Bl = 7.034; // Tm (or N/A)
Mms = 15.13; // gram
Sd = 104; // cm2
// Instead of the classical Thiele-Small parameters of Cms, Rms,
// we need three parameters, named R0, L0 and beta to describe the
// viscoelastic damping and compliance of the mechanical system.
R0 = 32.20; // ohm (damping) - for gbeta = 0, insert Res (T/S parameter)
L0 = 60.24; // mH (compliance) - for gbeta = 0, insert Lces (T/S parameter)
gbeta = 0.059; // Viscoelasticity, if gbeta = 0, then without creep (i.e. T/S)
// Above three parameters describe damping (R0) and compliance (L0, gbeta).
// We recommend that they are found using the dual-added-mass technique.
// Notice the zero ('0') in the names of the parameters, which show that these
// values are valid following Knudsen LOG model and _not_ classical T/S.
// The following model equations can degenerate to the Thiele-Small model just
// by setting gbeta = 0, R0 = Res = Bl^2 / Rms and L0 = Lces = Cms * Bl^2;

// --- DEFINE BOX PARAMETERS
Vb = 10; // liter
Fp = 40; // Hz - port tuning frequency, Fp = 0 for closed box simulation
// Add box damping (?) - most important are the absorption losses.

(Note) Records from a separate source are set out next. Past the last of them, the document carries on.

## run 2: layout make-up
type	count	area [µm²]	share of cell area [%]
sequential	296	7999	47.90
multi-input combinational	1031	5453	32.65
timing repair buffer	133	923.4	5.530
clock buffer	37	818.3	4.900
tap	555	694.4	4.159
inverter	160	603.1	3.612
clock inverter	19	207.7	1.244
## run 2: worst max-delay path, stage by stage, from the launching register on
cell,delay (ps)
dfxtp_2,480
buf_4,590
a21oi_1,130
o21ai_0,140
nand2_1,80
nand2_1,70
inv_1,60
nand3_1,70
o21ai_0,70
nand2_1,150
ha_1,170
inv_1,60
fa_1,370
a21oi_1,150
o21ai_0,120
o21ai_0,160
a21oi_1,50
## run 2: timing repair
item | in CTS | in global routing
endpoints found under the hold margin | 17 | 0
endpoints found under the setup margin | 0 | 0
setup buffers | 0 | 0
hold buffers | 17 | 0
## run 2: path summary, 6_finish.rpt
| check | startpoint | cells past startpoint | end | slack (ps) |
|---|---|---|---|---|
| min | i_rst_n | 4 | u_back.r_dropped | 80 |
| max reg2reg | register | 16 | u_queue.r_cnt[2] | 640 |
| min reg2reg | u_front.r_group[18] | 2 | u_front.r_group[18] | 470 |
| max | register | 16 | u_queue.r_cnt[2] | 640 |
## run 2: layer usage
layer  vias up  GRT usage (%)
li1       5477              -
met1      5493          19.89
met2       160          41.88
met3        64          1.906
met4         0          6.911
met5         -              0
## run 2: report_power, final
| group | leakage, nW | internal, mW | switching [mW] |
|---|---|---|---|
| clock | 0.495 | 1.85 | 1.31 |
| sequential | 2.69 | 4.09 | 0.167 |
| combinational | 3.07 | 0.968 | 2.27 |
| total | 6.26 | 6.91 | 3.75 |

// ===========================
// ---- END OF USER INPUT ----
// ===========================

// --- CONVERT TO SI-UNITS
Mms = Mms / 1e3; // convert to kg
Sd = Sd / 1e4; // convert to m2
L0 = L0 / 1e3; // convert to Henry
Vb = Vb / 1e3; // convert to m3

// --- SOME CONSTANTS
rho = 1.201; // Density of air, kg/m3
c = 343.7; // Speed of sound in air, m/s
p0 = 2e-5; // 20 micro-Pascal, Reference pressure level (SPL = 0 dB)
r = 1; // Distance 1 meter
Vref = sqrt(8); // 2.83 Volt (step response signal input level)
                // Should this be 4 Volt (peak amplitude) instead ??

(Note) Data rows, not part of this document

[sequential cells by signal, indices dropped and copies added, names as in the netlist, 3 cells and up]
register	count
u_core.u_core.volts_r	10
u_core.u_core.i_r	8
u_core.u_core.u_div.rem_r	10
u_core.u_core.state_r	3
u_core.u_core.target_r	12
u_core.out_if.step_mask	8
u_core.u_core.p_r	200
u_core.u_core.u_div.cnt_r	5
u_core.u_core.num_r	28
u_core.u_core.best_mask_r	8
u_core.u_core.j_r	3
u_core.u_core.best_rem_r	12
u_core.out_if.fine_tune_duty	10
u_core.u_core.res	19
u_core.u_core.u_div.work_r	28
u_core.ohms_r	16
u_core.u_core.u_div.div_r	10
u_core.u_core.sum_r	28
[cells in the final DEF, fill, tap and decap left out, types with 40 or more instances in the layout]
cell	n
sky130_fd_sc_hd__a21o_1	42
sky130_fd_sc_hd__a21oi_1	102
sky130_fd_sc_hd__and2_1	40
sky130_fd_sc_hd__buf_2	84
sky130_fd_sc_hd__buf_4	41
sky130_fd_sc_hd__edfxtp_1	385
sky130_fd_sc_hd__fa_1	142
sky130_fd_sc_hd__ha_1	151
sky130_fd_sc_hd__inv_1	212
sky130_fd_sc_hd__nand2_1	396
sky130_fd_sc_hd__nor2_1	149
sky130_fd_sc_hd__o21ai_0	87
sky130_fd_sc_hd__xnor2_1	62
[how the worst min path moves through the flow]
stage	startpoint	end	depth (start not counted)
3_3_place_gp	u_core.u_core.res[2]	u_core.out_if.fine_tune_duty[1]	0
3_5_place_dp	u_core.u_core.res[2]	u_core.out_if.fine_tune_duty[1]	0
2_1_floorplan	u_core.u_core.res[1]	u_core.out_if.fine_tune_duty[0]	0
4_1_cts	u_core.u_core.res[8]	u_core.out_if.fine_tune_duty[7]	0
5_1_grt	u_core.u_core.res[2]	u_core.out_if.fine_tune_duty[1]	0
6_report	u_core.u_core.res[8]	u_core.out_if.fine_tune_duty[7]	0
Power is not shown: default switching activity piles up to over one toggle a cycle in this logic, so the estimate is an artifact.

// --- CALCULATE FURTHER PARAMETERS
Cm0 = L0 / Bl^2; // Compliance (mechanical)
ws = 1/sqrt(Cm0*Mms);
F0 = ws / (2 * %pi);
  // This is _not_ the resonance frequency of the complete speaker, but
  // only the frequency-independent part (= excluding viscoelasticity).
  // We do it this way because the viscoelastic compliance and damping
  // is added as a separate expression to the response function.
Rm0 = Bl^2 / R0; // Damping (mechanical), frequency-independent part
Qm0 = (Mms/Rm0) * ws;
Rme = Bl^2 / Re; // Mechanical equivalent of electrical (DC) resistance
Qe0 = (Mms/Rme) * ws;
Qt0 = (1/Qm0 + 1/Qe0)^-1;
Vas = Cm0 * Sd^2 * rho * c^2; // Volume of Air Equivalent to Cm0
lambda = gbeta * log(10) / (1-gbeta * log(ws)); // Knudsen LOG lambda
                                                // Not used, just curious

// --- NORMALIZE DATA
alpha = Vas / Vb;
h = Fp / F0;
// NOTICE: When using the LOG model, these normalizations
// are in physical size quite different from Thiele/Small.

// --- RESPONSE FUNCTION

function y=resp(s)
    cs = 1 - gbeta * log( s ); // Knudsen LOG viscoelastic compliance
    y = s.^4 ./ ( (s.^2 + h^2) .* (1.0./cs + s/Qt0 + s.^2) + alpha * s.^2);
endfunction
// NOTICE: This defines a 4th order system (bass reflex), utilizing the Knudsen
// LOG model with a viscoelastic compliance (i.e. the output is complex and
// gives both stiffness and damping to the final response). The parameters, h,
// Qt0, alpha and gbeta (greek-beta) are defined with a normalized frequency
// given by the LOG model (i.e. not the resonance frequency of the complete
// speaker). The only difference from the original Knudsen LOG article is that
// we use the natural logarithm (not base-10 logarithm).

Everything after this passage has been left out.